Okay: Unknown, Adjustment Bureau, Take Me Home Tonight, Limitless, I Am Number Four, The Lincoln Lawyer, Paul, Battle: Los Angeles, Hanna, Thor, The Robber, Midnight In Paris, The Trip, Bad Teacher, Harry Potter And The Deathly Hallows, Part 2, Horrible Bosses, 30 Minutes Or Less, Red State, Sholem Aleichem: Laughing In The Darkness, The Hedgehog, The Debt, The Rise Of The Planet Of The Apes, Drive, Moneyball, 50/50, Margin Call, A Very Harold & Kumar 3D Christmas, The Descendants, Martha Marcy May Marlene, Gnomeo And Juliet, The Sitter, Charles & Ray Eames: The Architect And The Painter, The Adventures of Tintin, Sherlock Holmes: A Game Of Shadows, Diary Of A Wimpy Kid: Rodrick Rules, The Girl With The Dragon Tattoo, We Bought A Zoo


TOP TEN (IN ALPHABETICAL ORDER):

Bill Cunningham New York

Nothing beats an interesting character.  There was another documentary in 2011 about The New York Times, but it tried to do too much and was a mess.  This one tells you about someone you may not know much about, but is worth knowing.

Crazy, Stupid, Love

Decent farce is hard to find.  This one was sweet and funny and even a little edgy.

The Guard

A comedy-action film that breathes some life into the police genre, with a major assist from Brendan Gleeson.

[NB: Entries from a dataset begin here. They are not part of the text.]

<file path="src/rtl/al422_frame_writer_if.sv">
`default_nettype none
// ============================================================================
// al422_frame_writer_if : pixel stream handshake into the AL422 frame writer
// Rev 1.0
// ============================================================================
interface al422_frame_writer_if;
  logic        frame_start;
  logic        pix_valid;
  logic [14:0] pix_data;
  logic        pix_ready;

  modport master (
    output frame_start,
    output pix_valid,
    output pix_data,
    input  pix_ready
  );

  modport slave (
    input  frame_start,
    input  pix_valid,
    input  pix_data,
    output pix_ready
  );
endinterface
`default_nettype wire

</file>
<file path="src/rtl/al422_frame_writer.sv">
`default_nettype none
// ============================================================================
// al422_frame_writer : serialises RGB555 pixels into AL422 FIFO bytes, low
// byte first. Optional test-pattern source: AL422_WRITER_TEST_PATTERN_EN.
// Rev 1.0
// ============================================================================
module al422_frame_writer #(
  parameter int FRAME_PIXELS = 2048,
  parameter int WRST_CYCLES  = 4
) (
  input  wire logic           in_clk_i,
  input  wire logic           in_rst_i,
`ifdef AL422_WRITER_TEST_PATTERN_EN
  input  wire logic           test_mode_i,
`endif
  al422_frame_writer_if.slave pix_if,
  output logic                fifo_wrst_n_o,
  output logic                fifo_we_n_o,
  output logic [7:0]          fifo_data_o,
  output logic                frame_done_o,
  output logic                frame_err_o,
  output logic                busy_o
);

  localparam logic [15:0] LAST_PIX  = 16'(FRAME_PIXELS - 1);
  localparam logic [7:0]  LAST_WRST = 8'(WRST_CYCLES - 1);

  typedef enum logic [2:0] {
    S_IDLE = 3'd0,
    S_WRST = 3'd1,
    S_LOW  = 3'd2,
    S_HIGH = 3'd3,
    S_DONE = 3'd4
  } state_t;

  state_t      state_q;
  logic [7:0]  wrst_cnt_q;
  logic [15:0] pix_cnt_q;
  logic [7:0]  hi_byte_q;
  logic        wrst_n_q;
  logic        we_n_q;
  logic [7:0]  data_q;
  logic        frame_done_q;
  logic        frame_err_q;

  logic [15:0] pix_word;
  logic        handshake;

`ifdef AL422_WRITER_TEST_PATTERN_EN
  logic        test_mode_q;
  logic [2:0]  bar_idx;
  logic [15:0] bar_word;

  // Colour bar changes every 8 pixels: bit0 red, bit1 green, bit2 blue.
  assign bar_idx  = pix_cnt_q[5:3];
  assign bar_word = {1'b0, {5{bar_idx[2]}}, {5{bar_idx[1]}}, {5{bar_idx[0]}}};
  assign pix_word = test_mode_q ? bar_word : {1'b0, pix_if.pix_data};
`else
  assign pix_word = {1'b0, pix_if.pix_data};
`endif

  // frame_start takes priority over any pixel offered in the same cycle.
  assign pix_if.pix_ready = (state_q == S_LOW) && !pix_if.frame_start;
  assign handshake        = pix_if.pix_valid && pix_if.pix_ready;

  always_ff @(posedge in_clk_i or posedge in_rst_i) begin
    if (in_rst_i) begin
      state_q      <= S_IDLE;
      wrst_cnt_q   <= 8'd0;
      pix_cnt_q    <= 16'd0;
      hi_byte_q    <= 8'd0;
      wrst_n_q     <= 1'b1;
      we_n_q       <= 1'b1;
      data_q       <= 8'd0;
      frame_done_q <= 1'b0;
      frame_err_q  <= 1'b0;
`ifdef AL422_WRITER_TEST_PATTERN_EN
      test_mode_q  <= 1'b0;
`endif
    end else begin
      frame_done_q <= 1'b0;
      if (pix_if.frame_start) begin
        state_q    <= S_WRST;
        wrst_cnt_q <= 8'd0;
        pix_cnt_q  <= 16'd0;
        wrst_n_q   <= 1'b0;
        we_n_q     <= 1'b1;
        // A frame already complete in DONE still reports completion.
        if (state_q == S_LOW || state_q == S_HIGH) begin
          frame_err_q <= 1'b1;
        end
        if (state_q == S_DONE) begin
          frame_done_q <= 1'b1;
        end
`ifdef AL422_WRITER_TEST_PATTERN_EN
        test_mode_q <= test_mode_i;
`endif
      end else begin
        case (state_q)
          S_IDLE: begin
            we_n_q   <= 1'b1;
            wrst_n_q <= 1'b1;
          end
          S_WRST: begin
            if (wrst_cnt_q == LAST_WRST) begin
              state_q  <= S_LOW;
              wrst_n_q <= 1'b1;
            end else begin
              wrst_cnt_q <= wrst_cnt_q + 8'd1;
            end
          end
          S_LOW: begin
            if (handshake) begin
              data_q    <= pix_word[7:0];
              hi_byte_q <= pix_word[15:8];
              we_n_q    <= 1'b0;
              state_q   <= S_HIGH;
            end else begin
              we_n_q <= 1'b1;
            end
          end
          S_HIGH: begin
            data_q    <= hi_byte_q;
            we_n_q    <= 1'b0;
            pix_cnt_q <= pix_cnt_q + 16'd1;
            state_q   <= (pix_cnt_q == LAST_PIX) ? S_DONE : S_LOW;
          end
          S_DONE: begin
            we_n_q       <= 1'b1;
            frame_done_q <= 1'b1;
            state_q      <= S_IDLE;
          end
          default: begin
            state_q <= S_IDLE;
            we_n_q  <= 1'b1;
          end
        endcase
      end
    end
  end

  assign fifo_wrst_n_o = wrst_n_q;
  assign fifo_we_n_o   = we_n_q;
  assign fifo_data_o   = data_q;
  assign frame_done_o  = frame_done_q;
  assign frame_err_o   = frame_err_q;
  assign busy_o        = (state_q != S_IDLE);

endmodule
`default_nettype wire

</file>
<file path="src/flat_wrapper.sv">
// flat-port wrapper written by rule: the top's interface ports become plain ports
module al422_frame_writer_flat 
#(
  parameter int FRAME_PIXELS = 2048,
  parameter int WRST_CYCLES  = 4
)
  (in_clk_i, in_rst_i, fifo_wrst_n_o, fifo_we_n_o, fifo_data_o, frame_done_o, frame_err_o, busy_o, pix_if_frame_start, pix_if_pix_valid, pix_if_pix_data, pix_if_pix_ready);
  al422_frame_writer_if pix_if_i ();
  input  wire logic in_clk_i;
  input  wire logic in_rst_i;
  output logic fifo_wrst_n_o;
  output logic fifo_we_n_o;
  output logic [7:0] fifo_data_o;
  output logic frame_done_o;
  output logic frame_err_o;
  output logic busy_o;
  input wire logic [$bits(pix_if_i.frame_start)-1:0] pix_if_frame_start;
  input wire logic [$bits(pix_if_i.pix_valid)-1:0] pix_if_pix_valid;
  input wire logic [$bits(pix_if_i.pix_data)-1:0] pix_if_pix_data;
  output wire logic [$bits(pix_if_i.pix_ready)-1:0] pix_if_pix_ready;
  assign pix_if_i.frame_start = pix_if_frame_start;
  assign pix_if_i.pix_valid = pix_if_pix_valid;
  assign pix_if_i.pix_data = pix_if_pix_data;
  assign pix_if_pix_ready = pix_if_i.pix_ready;
  al422_frame_writer #(.FRAME_PIXELS(FRAME_PIXELS), .WRST_CYCLES(WRST_CYCLES)) u_core (.in_clk_i(in_clk_i), .in_rst_i(in_rst_i), .pix_if(pix_if_i), .fifo_wrst_n_o(fifo_wrst_n_o), .fifo_we_n_o(fifo_we_n_o), .fifo_data_o(fifo_data_o), .frame_done_o(frame_done_o), .frame_err_o(frame_err_o), .busy_o(busy_o));
endmodule
</file>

Mission: Impossible -- Ghost Protocol

We had to wait till December for the best action film of the year.

Sarah's Key

At first I thought not another film about Jews during WWII, but it turned out to be something quite different.

A Separation

Domestic squabbles in Iran. What's fascinating is both how similar it is to and how different it is from America.

Submarine

The British show that the coming of age genre is not dead.

Tabloid

I had no interest in a rehashing of some trashy scandal from the 70s, but this turned out to be a fascinating character study of a very strange woman with a very peculiar story (though it does trail off a bit at the end).  It's also fun to see Errol Morris let his hair down a little.

The Tree Of Life

Certainly no film like it this year, or maybe any year. At its best--which it is for most of the time--it's an impressionistic tale of growing up in the suburbs of Texas in the 1950s, but it captures something a lot bigger. I also sort of liked the cosmic detour (placing the story in a much wider context).  Unfortunately, all the Sean Penn stuff in the present doesn't play, but even with that, it's an amazing work.

Win Win

Another winner from Thomas McCarthy, who makes films about average people in tricky but realistic situations. I like that they hired a real wrestler to play the kid.